Marketing Budgets Under Pressure: Can Hotels Keep Reaching Guests Without Breaking the Bank?

By Simon Gibson, Growth & Strategy Advisor at FairStay

In 2025, hotels across the UK are facing an increasingly familiar dilemma: how to maintain visibility, guest engagement, and brand strength while cutting back on marketing spend. And while economic pressures are nothing new, a series of recent studies and conversations across the hospitality sector suggest that 2024 may have marked a tipping point in how hotels think about marketing investment.

A Cost-Conscious Industry

According to a Gartner survey published by The Wall Street Journal in May 2024, average marketing budgets across major industries dropped to just 7.7% of overall company revenue — the lowest level since 2021 and well below pre-pandemic averages of 11%. The findings, drawn from nearly 400 marketing leaders in Europe and North America, reflected a widespread pivot toward efficiency and performance-based campaigns.

In hospitality, where margins were already tight and operational costs surged throughout 2024, this shift was even more pronounced. A separate review by Brand Finance found that hotels globally reduced their marketing spend by 27% between 2019 and 2023, largely in response to cash pressures and cautious recovery planning. Many brands chose to reduce long-term brand campaigns and reinvest in short-term direct response activity, often at the expense of reach and brand equity.

By early 2025, these trends have manifested in a more cautious, fragmented approach to marketing — particularly among independent hotels and regional operators. There’s less money on the table, but the need to stand out hasn’t gone away.

Hotels Are Cutting — But Can They Keep Growing?

Rachel Cook, a Director at Vision Launch, a Marketing Agency who specialise in promoting the Hospitality Sector, says she’s seeing a growing tension among hotel owners and managers.

“There’s an understandable instinct to cut marketing when the numbers tighten — it’s one of the biggest controllable lines in the P&L. But the challenge is, visibility still matters. Guest behaviour hasn’t changed just because your budget has. If anything, the market is noisier now.”

Rachel argues that cutting marketing doesn’t necessarily mean halting activity — but it does require sharper focus.

“One of the biggest mindset shifts I’m trying to help hotels make in 2025 is this: spend is not the same as strategy. You can cap your marketing spend without shrinking your impact — but only if you’re clear on what actually moves the needle.”

She continues:

“I’ve seen hotels slash thousands off their ad budgets and see no drop in bookings — simply because they were wasting money on broad-target campaigns, vanity social posts, or third-party platforms that gave them very little control. Tight budgets force better questions. That’s a good thing.”

The OTA Elephant in the Room

One area under increased scrutiny in 2025 is how much hotels have come to rely on third-party Online Travel Agents (OTAs) like Booking.com — not just for bookings, but as a substitute for their own marketing.

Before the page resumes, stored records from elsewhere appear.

File: src/rtl/fetch_ifid_ctrl.sv
// Fetch-stage controller: owns the PC, talks to a req/done instruction memory and
// holds the IF/ID latch, honouring stall/flush from the hazard unit and stopping on HALT.
module fetch_ifid_ctrl
    import cpu_pkg::*;
#(
    parameter logic [15:0] RESET_PC = PC_RESET,
    parameter logic [15:0] NOP_INS  = NOP_WORD,
    parameter logic [4:0]  HALT_OP  = OP_HALT
) (
    input  logic        clk,
    input  logic        rst,
    input  logic        stall_decode,
    input  logic        flush_fetch,
    input  logic [15:0] branch_target,
    output logic        imem_rd,
    output logic [15:0] imem_addr,
    input  logic [15:0] imem_data,
    input  logic        imem_done,
    output logic [15:0] if_id_ins,
    output logic [15:0] if_id_pc2,
    output logic        if_id_valid,
    output logic [15:0] pc,
    output logic        halted
);

    fetch_state_t r_state;
    fetch_state_t w_state_nxt;

    logic [15:0] r_pc;
    logic [15:0] r_ins;
    logic [15:0] r_pc2;
    logic        r_vld;
    logic        r_halted;
    logic [15:0] r_kill_addr;

    logic        w_skid_full;
    logic [15:0] w_skid_ins;
    logic [15:0] w_skid_pc2;

    logic        w_req_fetch;
    logic        w_accept;
    logic        w_outstanding;
    logic        w_drain;
    logic        w_skid_load;
    logic        w_load_ifid;
    logic [15:0] w_new_ins;
    logic [15:0] w_new_pc2;
    logic        w_is_halt;

    // A new request leaves FETCH only when decode can take it and the skid is free.
    assign w_req_fetch   = (r_state == FETCH) && !stall_decode && !w_skid_full;
    assign w_accept      = imem_done && (w_req_fetch || (r_state == WAIT));
    assign w_outstanding = !imem_done &&
                           (w_req_fetch || (r_state == WAIT) || (r_state == DISCARD));
    assign w_drain       = (r_state == FETCH) && w_skid_full && !stall_decode && !flush_fetch;
    assign w_skid_load   = w_accept && stall_decode && !flush_fetch;
    assign w_load_ifid   = ((w_accept && !stall_decode) || w_drain) && !flush_fetch;
    assign w_new_ins     = w_drain ? w_skid_ins : imem_data;
    assign w_new_pc2     = w_drain ? w_skid_pc2 : pc_inc(r_pc);
    assign w_is_halt     = (w_new_ins[15:11] == HALT_OP);

    always_comb begin
        imem_rd   = 1'b0;
        imem_addr = r_pc;
        case (r_state)
            FETCH:   imem_rd = w_req_fetch;
            WAIT:    imem_rd = 1'b1;
            DISCARD: begin
                imem_rd   = 1'b1;
                imem_addr = r_kill_addr;
            end
            default: imem_rd = 1'b0;
        endcase
        if (rst)
            imem_rd = 1'b0;
    end

    always_comb begin
        w_state_nxt = r_state;
        if (flush_fetch) begin
            w_state_nxt = w_outstanding ? DISCARD : FETCH;
        end else begin
            case (r_state)
                FETCH: begin
                    if (w_load_ifid && w_is_halt)
                        w_state_nxt = HALT;
                    else if (w_req_fetch && !imem_done)
                        w_state_nxt = WAIT;
                end
                WAIT: begin
                    if (imem_done)
                        w_state_nxt = (w_load_ifid && w_is_halt) ? HALT : FETCH;
                end
                DISCARD: begin
                    if (imem_done)
                        w_state_nxt = FETCH;
                end
                default: w_state_nxt = HALT;
            endcase
        end
    end

    always_ff @(posedge clk) begin
        if (rst)
            r_state <= FETCH;
        else
            r_state <= w_state_nxt;
    end

    always_ff @(posedge clk) begin
        if (rst) begin
            r_pc     <= RESET_PC;
            r_ins    <= NOP_INS;
            r_pc2    <= 16'h0000;
            r_vld    <= 1'b0;
            r_halted <= 1'b0;
        end else if (flush_fetch) begin
            r_pc     <= branch_target;
            r_ins    <= NOP_INS;
            r_pc2    <= 16'h0000;
            r_vld    <= 1'b0;
            r_halted <= 1'b0;
        end else begin
            if (w_accept)
                r_pc <= pc_inc(r_pc);
            if (w_load_ifid) begin
                r_ins <= w_new_ins;
                r_pc2 <= w_new_pc2;
                r_vld <= 1'b1;
                if (w_is_halt)
                    r_halted <= 1'b1;
            end else if ((r_state == HALT) && !stall_decode) begin
                r_ins <= NOP_INS;
                r_pc2 <= 16'h0000;
                r_vld <= 1'b0;
            end
        end
    end

    // Remember which address the killed access was on so DISCARD keeps it stable.
    always_ff @(posedge clk) begin
        if (flush_fetch && (r_state != DISCARD))
            r_kill_addr <= r_pc;
    end

    ifid_skid u_skid (
        .clk     (clk),
        .rst     (rst),
        .i_load  (w_skid_load),
        .i_drain (w_drain),
        .i_clear (flush_fetch),
        .i_ins   (imem_data),
        .i_pc2   (pc_inc(r_pc)),
        .o_ins   (w_skid_ins),
        .o_pc2   (w_skid_pc2),
        .o_full  (w_skid_full)
    );

    assign if_id_ins   = r_ins;
    assign if_id_pc2   = r_pc2;
    assign if_id_valid = r_vld;
    assign pc          = r_pc;
    assign halted      = r_halted;

endmodule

But as legal and regulatory pressure builds on Booking.com, following the €486 million fine by Spain’s CNMC in 2024, many hotels are reassessing that dependency. The ECJ’s backing of anti-competition claims last autumn, followed by Booking.com’s ongoing appeal, has prompted renewed discussion across the sector.

Rachel sees opportunity here:

“If a hotel feels it’s been unfairly penalised or forced into one-sided contracts, there may now be a route to claim back some of that spend. That money could be reinvested directly into the brand — SEO, better CRM, staff training, content creation. Things that build equity long term.”

She notes that some law firms are now offering no win, no fee models for Booking.com-related claims — especially for hotels with a clear booking history and exposure to the offending parity clauses.

“It’s about reclaiming lost ground. Not just legally, but commercially. There’s real power in taking that pressure off and redirecting it into something that builds your business.”

2025: The Year of Smarter Spend

As we move deeper into 2025, the smartest hotels are not the ones cutting marketing — they’re the ones optimising it. That means:

  • Clear ROI tracking (no more vanity metrics)
  • A renewed push for direct bookings
  • Leveraging owned data (email lists, CRM)
  • Using guest feedback loops to shape messaging
  • Carefully balancing OTA use without surrendering control

For many in the sector, marketing no longer means big billboards or expensive retargeting campaigns. It means knowing who your ideal guests are, what they care about, and how to reach them — consistently and affordably.

“The money might be tighter in 2025,” Rachel says, “but the strategy doesn’t have to be. If anything, this is the best time to rethink your brand and get sharper about how you show up.”